Decker was a little confused, but only slightly affected by the drugs Lizzy had obviously slipped into the second bottle. He grabbed for the glittering watch, yanking it out of her hand as she reached into the back of her coverall, drawing out a wicked-looking diver's knife."You tried to drug us. Why?"
"Give me the case you got from the shipwreck and I won't have to hurt anybody."
"Wha-how did you-huh?"
"The case, dip-shit! Give it to me and I won't have to show you your guts!" She brandished the knife at him and he stepped back. A quick glance showed him that Decker (Decker?) was laying on the deck with his arm draped around Coxli. Both seemed quite inert. He slid between Lizzy and them, trying to put his brain back in gear.
"I-I can't do that. I-"
"Then DIE!" She lunged at him, bringing the knife across in a wicked arc intended to disembowel him. He danced to the side, narrowly avoiding Coxli's head, and the knife barely grazed his elbow. He saw her look down at the two unconscious forms; saw her instantly changing her plans. She thrust the knife straight toward his eyes, then attempted a leg sweep on him. Somehow, he anticipated her intent and slipped a straight right under her guard, landing a fairly solid punch in the center of her chest. A scream of frustration tore at his ears as she nearly fell backward, barely recovering as her butt hit the rail.

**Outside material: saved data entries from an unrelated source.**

`src/pmfc_pkg.sv`:
```
// Purpose: Shared constants for the timing-message filter configuration block
// Assumes: 16-bit register port, 100 MHz mclk, 25 MHz reference derived
// Notes: Offsets are byte addresses on the register port
package pmfc_pkg;
  localparam int unsigned ADDR_W = 12;
  localparam int unsigned DATA_W = 16;
  localparam logic [11:0] OFS_RATE_LO = 12'h610;
  localparam logic [11:0] OFS_RATE_HI = 12'h612;
  localparam logic [11:0] OFS_DUR_LO = 12'h614;
  localparam logic [11:0] OFS_DUR_HI = 12'h616;
  localparam logic [11:0] OFS_CFG1 = 12'h620;
  localparam logic [11:0] OFS_CFG2 = 12'h622;

  // Rate-step high word fields
  localparam int unsigned RATE_DIR_BIT = 15;
  localparam int unsigned TEMP_START_BIT = 14;
  localparam int unsigned RATE_HI_W = 14;
  localparam int unsigned STEP_W = 30;

  // First message config word fields
  localparam int unsigned CFG1_PTP_EN = 6;
  localparam int unsigned CFG1_RAW_EN = 5;
  localparam int unsigned CFG1_IPV4_EN = 4;
  localparam int unsigned CFG1_IPV6_EN = 3;
  localparam int unsigned CFG1_P2P = 2;
  localparam int unsigned CFG1_MASTER = 1;
  localparam int unsigned CFG1_ONE_STEP = 0;
  localparam logic [15:0] CFG1_RST = 16'h0059;
  localparam logic [15:0] CFG1_MASK = 16'h00ff;

  // Second message config word fields
  localparam int unsigned CFG2_UNICAST = 12;
  localparam int unsigned CFG2_ALT_MASTER = 11;
  localparam int unsigned CFG2_ALL_HIPRI = 10;
  localparam int unsigned CFG2_SYNC_ASSOC = 9;
  localparam int unsigned CFG2_DLY_ASSOC = 8;
  localparam int unsigned CFG2_PDLY_ASSOC = 7;
  localparam logic [15:0] CFG2_RST = 16'h0400;
  localparam logic [15:0] CFG2_MASK = 16'h1f80;

  localparam logic [15:0] WORD_ZERO = 16'h0000;

  // Message types
  localparam logic [3:0] MSG_SYNC = 4'h0;
  localparam logic [3:0] MSG_DLY_REQ = 4'h1;
  localparam logic [3:0] MSG_PDLY_REQ = 4'h2;
  localparam logic [3:0] MSG_PDLY_RESP = 4'h3;
  localparam logic [3:0] MSG_FOLLOW_UP = 4'h8;
  localparam logic [3:0] MSG_DLY_RESP = 4'h9;
  localparam logic [3:0] MSG_PDLY_RFU = 4'ha;
  localparam logic [3:0] MSG_EVENT_LIMIT = 4'h4;

  localparam logic [15:0] UDP_EVENT_PORT = 16'h013f;
  localparam logic [15:0] UDP_GENERAL_PORT = 16'h0140;

  typedef enum logic [1:0] {
    ENC_RAW = 2'b00,
    ENC_IPV4 = 2'b01,
    ENC_IPV6 = 2'b10,
    ENC_OTHER = 2'b11
  } pmfc_encap_e;

  typedef enum logic {
    ADJ_IDLE = 1'b0,
    ADJ_RUN = 1'b1
  } pmfc_adj_e;

  // Association key: domain 8, sequence id 16, source port identity 80
  localparam int unsigned KEY_W = 104;
  localparam int unsigned TRK_N = 3;
  localparam int unsigned TRK_SYNC = 0;
  localparam int unsigned TRK_DLY = 1;
  localparam int unsigned TRK_PDLY = 2;

  // Timing
  localparam int unsigned MCLK_PERIOD_NS = 10;
  localparam int unsigned REF_PERIOD_NS = 40;
  localparam int unsigned REF_DIV = REF_PERIOD_NS / MCLK_PERIOD_NS;
  localparam int unsigned DIV_W = 2;
  localparam logic [DIV_W-1:0] DIV_LAST = DIV_W'(REF_DIV - 1);
  localparam logic [DIV_W-1:0] DIV_ZERO = 2'h0;
  localparam int unsigned INC_W = 40;
  localparam int unsigned FRAC_W = 32;
  localparam logic [INC_W-1:0] NOMINAL_INC =
    INC_W'(REF_PERIOD_NS) << FRAC_W;
  localparam logic [31:0] DUR_ZERO = 32'h0000_0000;
  localparam logic [31:0] DUR_ONE = 32'h0000_0001;
endpackage

```
`src/pmfc_assoc_tracker.sv`:
```
// Purpose: Remembers the last request key per kind and flags matching replies
// Assumes: Keys arrive on the same clock, one frame per cycle at most
// Notes: A store and a compare in the same cycle compare the old key
`timescale 1ns/1ps
module pmfc_assoc_tracker
  import pmfc_pkg::*;
(
  input wire logic mclk,
  input wire logic reset_n,
  input wire logic clk_en,
  input wire logic [TRK_N-1:0] store_en,
  input wire logic [KEY_W-1:0] key,
  output logic [TRK_N-1:0] match
);
  genvar gi;
  generate
    for (gi = 0; gi < TRK_N; gi++) begin : g_entry
      logic [KEY_W-1:0] key_reg;
      logic [KEY_W-1:0] key_next;
      logic valid_reg;
      logic valid_next;
      always_comb begin
        key_next = key_reg;
        valid_next = valid_reg;
        if (store_en[gi]) begin
          key_next = key;
          valid_next = 1'b1;
        end
      end
      always_ff @(posedge mclk or negedge reset_n) begin
        if (!reset_n) begin
          key_reg <= '0;
          valid_reg <= 1'b0;
        end else if (clk_en) begin
          key_reg <= key_next;
          valid_reg <= valid_next;
        end
      end
      // Never matches before a request has been seen
      assign match[gi] = valid_reg && (key_reg == key);
    end
  endgenerate
endmodule

```
`src/pmfc_core.sv`:
```
// Purpose: Timing-message config registers, frame verdicts, temp rate adjust
// Assumes: Frame descriptors come from a parser on mclk; 16-bit reg port
// Notes: Reference tick is mclk divided to 25 MHz; clk_en freezes all state
`timescale 1ns/1ps
module pmfc_core
  import pmfc_pkg::*;
(
  input wire logic mclk,
  input wire logic reset_n,
  input wire logic clk_en,
  input wire logic [ADDR_W-1:0] reg_addr,
  input wire logic [DATA_W-1:0] reg_wdata,
  input wire logic reg_we,
  input wire logic reg_re,
  output logic [DATA_W-1:0] reg_rdata,
  output logic reg_rvalid,
  output logic [INC_W-1:0] inc_value,
  output logic inc_valid,
  output logic adj_active,
  input wire logic frame_valid,
  input wire pmfc_encap_e frame_encap,
  input wire logic [3:0] frame_msg_type,
  input wire logic frame_reserved_addr,
  input wire logic [15:0] frame_udp_dport,
  input wire logic frame_from_port1,
  input wire logic frame_from_master,
  input wire logic frame_same_domain,
  input wire logic host_master_attached,
  input wire logic [KEY_W-1:0] frame_key,
  output logic verdict_valid,
  output logic verdict_ptp,
  output logic verdict_to_host,
  output logic verdict_drop,
  output logic verdict_hi_prio,
  output logic verdict_table_lookup,
  output logic tc_p2p,
  output logic oc_master,
  output logic one_step
);
  logic [15:0] rate_lo_reg, rate_lo_next;
  logic [15:0] rate_hi_reg, rate_hi_next;
  logic [15:0] dur_lo_reg, dur_lo_next;
  logic [15:0] dur_hi_reg, dur_hi_next;
  logic [15:0] cfg1_reg, cfg1_next;
  logic [15:0] cfg2_reg, cfg2_next;
  logic [DATA_W-1:0] rdata_reg, rdata_next;
  logic rvalid_reg, rvalid_next;
  pmfc_adj_e adj_reg, adj_next;
  logic [31:0] cnt_reg, cnt_next;
  logic [DIV_W-1:0] div_reg, div_next;
  logic [INC_W-1:0] inc_reg, inc_next;
  logic incv_reg, incv_next;
  logic ref_tick;
  logic start_wr;
  logic adj_end;
  logic [STEP_W-1:0] step;
  logic step_nonzero;

  assign ref_tick = (div_reg == DIV_LAST);
  assign step = {rate_hi_reg[RATE_HI_W-1:0], rate_lo_reg};
  assign step_nonzero = (step != '0);
  assign start_wr = reg_we && (reg_addr == OFS_RATE_HI)
    && reg_wdata[TEMP_START_BIT];
  assign adj_end = (adj_reg == ADJ_RUN) && ref_tick && (cnt_reg <= DUR_ONE);

  // Register file and read port
  always_comb begin
    rate_lo_next = rate_lo_reg;
    rate_hi_next = rate_hi_reg;
    dur_lo_next = dur_lo_reg;
    dur_hi_next = dur_hi_reg;
    cfg1_next = cfg1_reg;
    cfg2_next = cfg2_reg;
    rvalid_next = reg_re;
    rdata_next = rdata_reg;
    // Hardware self-clear; a start write in the same cycle wins below
    if (adj_end) begin
      rate_hi_next[TEMP_START_BIT] = 1'b0;
    end
    if (reg_we) begin
      unique case (reg_addr)
        OFS_RATE_LO: rate_lo_next = reg_wdata;
        OFS_RATE_HI: rate_hi_next = reg_wdata;
        OFS_DUR_LO: dur_lo_next = reg_wdata;
        OFS_DUR_HI: dur_hi_next = reg_wdata;
        OFS_CFG1: cfg1_next = reg_wdata & CFG1_MASK;
        OFS_CFG2: cfg2_next = reg_wdata & CFG2_MASK;
        default: ;
      endcase
    end
    if (reg_re) begin
      unique case (reg_addr)
        OFS_RATE_LO: rdata_next = rate_lo_reg;
        OFS_RATE_HI: rdata_next = rate_hi_reg;
        OFS_DUR_LO: rdata_next = dur_lo_reg;
        OFS_DUR_HI: rdata_next = dur_hi_reg;
        OFS_CFG1: rdata_next = cfg1_reg;
        OFS_CFG2: rdata_next = cfg2_reg;
        default: rdata_next = WORD_ZERO;
      endcase
    end
  end

  always_ff @(posedge mclk or negedge reset_n) begin
    if (!reset_n) begin
      rate_lo_reg <= WORD_ZERO;
      rate_hi_reg <= WORD_ZERO;
      dur_lo_reg <= WORD_ZERO;
      dur_hi_reg <= WORD_ZERO;
      cfg1_reg <= CFG1_RST;
      cfg2_reg <= CFG2_RST;
      rdata_reg <= WORD_ZERO;
      rvalid_reg <= 1'b0;
    end else if (clk_en) begin
      rate_lo_reg <= rate_lo_next;
      rate_hi_reg <= rate_hi_next;
      dur_lo_reg <= dur_lo_next;
      dur_hi_reg <= dur_hi_next;
      cfg1_reg <= cfg1_next;
      cfg2_reg <= cfg2_next;
      rdata_reg <= rdata_next;
      rvalid_reg <= rvalid_next;
    end
  end

  // Temporary adjustment and per-reference-cycle increment
  always_comb begin
    div_next = ref_tick ? DIV_ZERO : div_reg + 2'h1;
    adj_next = adj_reg;
    cnt_next = cnt_reg;
    incv_next = ref_tick;
    inc_next = inc_reg;
    if (ref_tick && adj_reg == ADJ_RUN) begin
      cnt_next = cnt_reg - DUR_ONE;
    end
    if (adj_end) begin
      adj_next = ADJ_IDLE;
    end
    if (reg_we && reg_addr == OFS_RATE_HI
        && !reg_wdata[TEMP_START_BIT]) begin
      adj_next = ADJ_IDLE;
    end
    if (start_wr) begin
      adj_next = ADJ_RUN;
      cnt_next = {dur_hi_reg, dur_lo_reg};
    end
    if (ref_tick) begin
      if (adj_reg == ADJ_RUN && step_nonzero) begin
        inc_next = rate_hi_reg[RATE_DIR_BIT]
          ? NOMINAL_INC - INC_W'(step)
          : NOMINAL_INC + INC_W'(step);
      end else begin
        inc_next = NOMINAL_INC;
      end
    end
  end

  always_ff @(posedge mclk or negedge reset_n) begin
    if (!reset_n) begin
      div_reg <= DIV_ZERO;
      adj_reg <= ADJ_IDLE;
      cnt_reg <= DUR_ZERO;
      inc_reg <= NOMINAL_INC;
      incv_reg <= 1'b0;
    end else if (clk_en) begin
      div_reg <= div_next;
      adj_reg <= adj_next;
      cnt_reg <= cnt_next;
      inc_reg <= inc_next;
      incv_reg <= incv_next;
    end
  end

  // Frame classification
  logic [TRK_N-1:0] store_en;
  logic [TRK_N-1:0] match;
  logic enc_ok, udp_enc, unicast_ok, is_ptp;
  logic m_sync, m_fu, m_dreq, m_dresp, m_presp;
  logic v_ptp, v_host, v_drop, v_hipri, v_lookup;
  logic vv_reg, vptp_reg, vhost_reg, vdrop_reg, vhp_reg, vlk_reg;

  assign m_sync = frame_msg_type == MSG_SYNC;
  assign m_fu = frame_msg_type == MSG_FOLLOW_UP;
  assign m_dreq = frame_msg_type == MSG_DLY_REQ;
  assign m_dresp = frame_msg_type == MSG_DLY_RESP;
  assign m_presp = (frame_msg_type == MSG_PDLY_RESP)
    || (frame_msg_type == MSG_PDLY_RFU);
  assign store_en[TRK_SYNC] = frame_valid && is_ptp && m_sync;
  assign store_en[TRK_DLY] = frame_valid && is_ptp && m_dreq;
  assign store_en[TRK_PDLY] = frame_valid && is_ptp
    && (frame_msg_type == MSG_PDLY_REQ);

  pmfc_assoc_tracker u_tracker (
    .mclk(mclk),
    .reset_n(reset_n),
    .clk_en(clk_en),
    .store_en(store_en),
    .key(frame_key),
    .match(match)
  );

  always_comb begin
    udp_enc = (frame_encap == ENC_IPV4) || (frame_encap == ENC_IPV6);
    enc_ok = ((frame_encap == ENC_RAW) && cfg1_reg[CFG1_RAW_EN])
      || ((frame_encap == ENC_IPV4) && cfg1_reg[CFG1_IPV4_EN])
      || ((frame_encap == ENC_IPV6) && cfg1_reg[CFG1_IPV6_EN]);
    unicast_ok = udp_enc && cfg2_reg[CFG2_UNICAST] && !frame_reserved_addr
      && (frame_udp_dport == UDP_EVENT_PORT
      || frame_udp_dport == UDP_GENERAL_PORT);
    is_ptp = cfg1_reg[CFG1_PTP_EN] && enc_ok
      && (frame_reserved_addr || (frame_encap == ENC_RAW) || unicast_ok);
    v_ptp = is_ptp;
    v_lookup = is_ptp && unicast_ok;
    v_hipri = is_ptp && (cfg2_reg[CFG2_ALL_HIPRI]
      || frame_msg_type < MSG_EVENT_LIMIT);
    v_host = is_ptp && !v_lookup;
    v_drop = 1'b0;
    if (is_ptp && frame_same_domain) begin
      if (cfg2_reg[CFG2_ALT_MASTER]) begin
        if (frame_from_port1 && frame_from_master
            && (m_sync || m_fu || m_dreq || m_dresp)) begin
          v_host = 1'b1;
        end
      end else if (host_master_attached) begin
        if (m_sync) begin
          v_drop = 1'b1;
        end else if (m_dreq && frame_from_port1 && frame_from_master) begin
          v_host = 1'b1;
        end
      end
    end
    if (is_ptp && cfg2_reg[CFG2_SYNC_ASSOC] && m_fu && !match[TRK_SYNC]) begin
      v_drop = 1'b1;
    end
    if (is_ptp && cfg2_reg[CFG2_DLY_ASSOC] && m_dresp && !match[TRK_DLY]) begin
      v_drop = 1'b1;
    end
    if (is_ptp && cfg2_reg[CFG2_PDLY_ASSOC] && !frame_from_port1 && m_presp
        && !match[TRK_PDLY]) begin
      v_drop = 1'b1;
    end
    if (v_drop) begin
      v_host = 1'b0;
    end
  end

  always_ff @(posedge mclk or negedge reset_n) begin
    if (!reset_n) begin
      vv_reg <= 1'b0;
      vptp_reg <= 1'b0;
      vhost_reg <= 1'b0;
      vdrop_reg <= 1'b0;
      vhp_reg <= 1'b0;
      vlk_reg <= 1'b0;
    end else if (clk_en) begin
      vv_reg <= frame_valid;
      vptp_reg <= frame_valid && v_ptp;
      vhost_reg <= frame_valid && v_host;
      vdrop_reg <= frame_valid && v_drop;
      vhp_reg <= frame_valid && v_hipri;
      vlk_reg <= frame_valid && v_lookup;
    end
  end

  assign reg_rdata = rdata_reg;
  assign reg_rvalid = rvalid_reg;
  assign inc_value = inc_reg;
  assign inc_valid = incv_reg;
  assign adj_active = rate_hi_reg[TEMP_START_BIT];
  assign verdict_valid = vv_reg;
  assign verdict_ptp = vptp_reg;
  assign verdict_to_host = vhost_reg;
  assign verdict_drop = vdrop_reg;
  assign verdict_hi_prio = vhp_reg;
  assign verdict_table_lookup = vlk_reg;
  assign tc_p2p = cfg1_reg[CFG1_P2P];
  assign oc_master = cfg1_reg[CFG1_MASTER];
  assign one_step = cfg1_reg[CFG1_ONE_STEP];
endmodule

```
`config.mk`:
```
export PLATFORM = sky130hd
export DESIGN_NAME = pmfc_core
export DESIGN_NICKNAME = d
export VERILOG_FILES = /design/src/pmfc_pkg.sv /design/src/pmfc_assoc_tracker.sv /design/src/pmfc_core.sv
export SDC_FILE = /design/constraint.sdc
export NUM_CORES = 1
export LEC_CHECK = 0
export BUFFER_PORTS_ARGS = -buffer_cell sky130_fd_sc_hd__buf_4
export CAP_MARGIN = 20
export CORE_MARGIN = 1.5
export CORE_UTILIZATION = 34
export DETAILED_ROUTE_END_ITERATION = 6
export HOLD_SLACK_MARGIN = 0.15
export SETUP_SLACK_MARGIN = 0.05
export SLEW_MARGIN = 5
export SYNTH_ARGS = -nofsm -noshare
export SYNTH_HDL_FRONTEND = slang
export SYNTH_SLANG_ARGS = --single-unit
```
`constraint.sdc`:
```
create_clock -name mclk -period 9.1 [get_ports mclk]
set_input_delay 1.82 -clock mclk [delete_from_list [all_inputs] [get_ports mclk]]
set_output_delay 1.82 -clock mclk [all_outputs]
set_load 0.03 [all_outputs]
```
==> results by group <==
Final layout
  • Largest register FFs: 312
  • Diodes inserted: 0
  • Layout cells sized above 1: 0.253
  • Area Overhead vs Synth: 17.8%
  • Commonest non-fill, non-tap cell in the layout: dfrtp_1
  • Final core occ: 0.406
  • Fill count: 6615
  • Post-route non-filler standard cell count: 3354
  • Most frequent cells in the layout: dfrtp_1, o21ai_0, mux2_2, nand2_1, buf_4
  • Fin nets: 2556

Global routing
  • GRT overflow: 0
  • Gr usage total: 0.212
  • First-pass GRT wire length: roughly 110000 µm
  • Vias in the first global route: around 18000
  • Initial antenna violation count: 6
  • Pin count of the biggest net entering global routing: around 150

Clock tree
  • CTS max path bufs: 3
  • Setup bufs post-CTS: 0
  • CTS Buf Count: 54
  • Root Driver: clkbuf_16
  • Clock transition at path regs: 60 ps
  • Clk sinks: 488
  • CTS Hold Bufs: 0
  • H-tree levels: 2
  • Clock latency on the worst-skew pair: 620 ps
  • CTS tree: yes
  • # resized after CTS: 0

STA
  • Final worst clock skew: 35.9 ps
  • Final hold violations: 0
  • Measured slew at the worst slew-check pin: 1080 ps
  • Hold slack: between 400 and 500 ps
  • Total negative setup slack: 0 ps
  • Slew Limit Fails: 0
  • Period utilization: 0.511
  • Post-layout min period: 4650 ps
  • Setup Viol. Count Final: 0
  • Max-slew headroom: 0.277
  • RSZ-0062 raised after global routing: no
  • Fmax: 215 MHz

Setup path
  • CP Cell Sequence: buf_4, inv_1, ha_1, nor4b_1, nand3_1, a21oi_1, o31a_1, and2_0, nand3b_1, buf_4, buf_4, mux2_2
  • Number of cells on the critical path: 12
  • CP Max Fanout: 88
  • CP arrival: 5150 ps
  • CP bufs+invs: 4
  • Max incr delay on CP: 760 ps
  • Slowest-stage cell, CP: buf_4
  • Crit-path leading delay family: buffers and inverters
  • Crit-path most repeated cell: buf_4
  • CP endpoint kind: flip-flop
  • R2R cell count: 8
  • Critical path class: in -> reg
  • Critical path required time: 9610 ps
  • CP Launch Type: primary input

Synthesis
  • Synthesized instance count: 2231
  • EDFF count, synth: 0
  • Count of cell types in the netlist: 69
  • Post-synthesis cell area: between 0.02 and 0.025 mm²
  • Flops & latches, synth: a little under 500
  • Yosys warns: 0
  • Ys async rst share: 1.00
  • Sequential cell area fraction in the yosys report: 0.515
  • Post-synth top flop: dfrtp_1
  • Synth Area per Inst: about 11 µm²

Floorplanning
  • Chip width: 267 µm
  • Ports: between 200 and 250
  • Initial core utilization: 0.345
  • Core Area: ~0.069 mm²
  • Die area: 0.0714 mm²
  • # rows: 96
  • Die H: 267 µm

Status
  • Status: completed

Pwr
  • Combinational group share of total power: 0.074
  • Internal power: around 3.5 mW
  • Leak: 13.3 nW
  • Sequential share of power: 0.469
  • Overall power after layout: 4.66 mW
  • Sw Ratio: 0.248
  • Psw: 1.16 mW
  • Clock power frac: 0.457
  • Power Density: 167 mW/mm²
  • Max IR drop VDD: approximately 150 µV

Detailed routing
  • Routed len/inst: 22.6 µm
  • Via density: around 5.3
  • TritonRoute pass-1 iters: 7
  • DR DRC count: 0
  • Routed WL: around 76000 µm
  • ANT nets after route: 0
  • DR vias: 17791
  • Starting DRT DRC Count: 1442

Worst hold path
  • Hold Path Class: reg -> reg
  • Hold depth: 1

Place
  • DP HPWL: 56700 µm
  • Gpl congestion: 0.928
  • DP Cell Count: 3257
  • # port buffers: 228

Job
  • Max-Cap Viols: 0
[power groups by stage]
stage               Clock, mW  Combinational [mW]  Sequential, mW
floorplan                   0               0.129            2.23
global placement            0               0.334            2.23
detailed placement          0               0.337            2.23
CTS                      2.17               0.338            2.19
global route             2.26               0.370            2.19
finish                   2.13               0.343            2.19
[kinds of logic (layout without fill, tap and decap cells)]
kind of cell | Yosys count | after routing | synth area share
compound gates | 462 | 462 | 0.119
buf+inv | 245 | 435 | 0.0404
simple gates | 519 | 519 | 0.107
mux | 265 | 265 | 0.125
flops | 488 | 488 | 0.515
other cells | 2 | 4 | 0.000316
fa+ha+maj | 7 | 7 | 0.00369
xor+xnor | 243 | 243 | 0.0896
[path summary, 6_finish.rpt]
check | startpoint | to | slack (ps)
hold / removal | u_tracker.g_entry[1].valid_reg | u_tracker.g_entry[1].valid_reg | 460
setup / recovery | frame_encap[0] | u_tracker.g_entry[2].key_reg[49] | 4450
max in group asynchronous | reset_n | u_tracker.g_entry[0].key_reg[5] | 5870
min in group asynchronous | reset_n | inc_value[32] | 1180
hold reg to reg | u_tracker.g_entry[1].valid_reg | u_tracker.g_entry[1].valid_reg | 460
setup reg to reg | rate_lo_reg[3] | inc_value[33] | 5040
[cell type report]
class | instances | area [µm²] | share of cell area
tap | 931 | 1160 | 0.0416
clock buffer | 76 | 1500 | 0.0538
timing repair buffer | 246 | 1910 | 0.0682
multi-input combinational | 1500 | 10600 | 0.380
sequential | 488 | 12200 | 0.437
inverter | 94 | 353 | 0.0126
clock inverter | 19 | 191 | 0.00684
[per-stage QoR]
step | worst slack, ps | cell area [µm²]
after floorplan | 5040 | 23800
after global placement | 3890 | 26200
after detailed placement | 3850 | 26200
after CTS | 4520 | 27900
after global routing | 4310 | 28000
final | 4450 | 28000
[layer usage]
metal	up-vias	GRT usage	routed length, µm
met3	118	0.0312	4320
met1	8924	0.287	33200
met4	8	0.0746	2540
met5	-	0	43
met2	589	0.345	35800
li1	8152	-	-
[Yosys cell counts (all sizes together) (7+ instances only)]
library cell  instances  area [µm²]
mux2                247        2780
dfrtp               482       12100
xnor2                92         806
or4                  14         124
a21oi                41         205
o2bb2ai              25         219
mux2i                18         180
nand2b               25         156
xor2                151        1320
nand3                17        85.1
o22ai                31         194
a221oi               29         254
buf                  16        98.9
clkbuf              135         508
or3                  11        78.8
inv                  93         349
nor4b                 7        61.3
ha                    7        87.6
nor4                 58         363
nor2                 50         188
nor3                 31         160
nand4                41         257
nand2               243         912
a22oi                 9        67.6
a22o                 13         114
o21ai               270        1390
o31ai                 8        65.1
Note: power is estimated with default switching activity, not from simulation.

He had the initiative, but there were two minds trying to motivate his body now. He lurched toward her, the Decker personality going for her knife wrist, the Degren mind intent on crushing her face with a fist. The result was a blow that struck her forearm feebly, almost causing her to drop the knife.
She saw his distress, and a victorious grin lit her face. "You should have just gone to sleep, fur-boy. Now I'm going to make you hurt." As he backed up, confused, twitching with conflicting impulses, she raised the knife for him to see. "Pretty knife. Shiny knife. My little razor sharp tooth is going to tear you in a hundred places, Fido." Lightning-quick, she lashed out and gashed his brow, and the blood trickled immediately into his eye, painting his vision red. The two minds struggled against each other for dominance, and she edged in closer, triumph plain in her eyes. She feinted at his face again, then slashed his bicep, opening up a long slice that felt like it grazed muscle.
The Decker-mind fought to take control, but their wills were too evenly matched. Realizing this, he sought the drug-laden part of their mind and tried to dive into the narcosis. At first, the immediacy of that bright blade wouldn't let him stop struggling; she got three more nasty gashes in before he was able to close his mind's eye and submit.
Degren, in full command, leaped out of the path of a blow that was intended for his heart. Catlike, he brought down an overhand chop to her wrist, dislodging the knife and bringing out another frustrated scream. She dove for and grabbed the knife; he kicked her in the ribs, sending her flying into the starboard rail. Realizing she was defeated, she sliced the line holding the two boats, flipped a switch on the side of the motor, and gave one tug on the starter rope. It roared to life and she sped down the river as Degren stood gasping.
He found fabric to bind his wounds, stopping the bleeding just as the pretty colored fish swam up and over his head, taking him into a world of technicolor fantasia that he just could not ignore.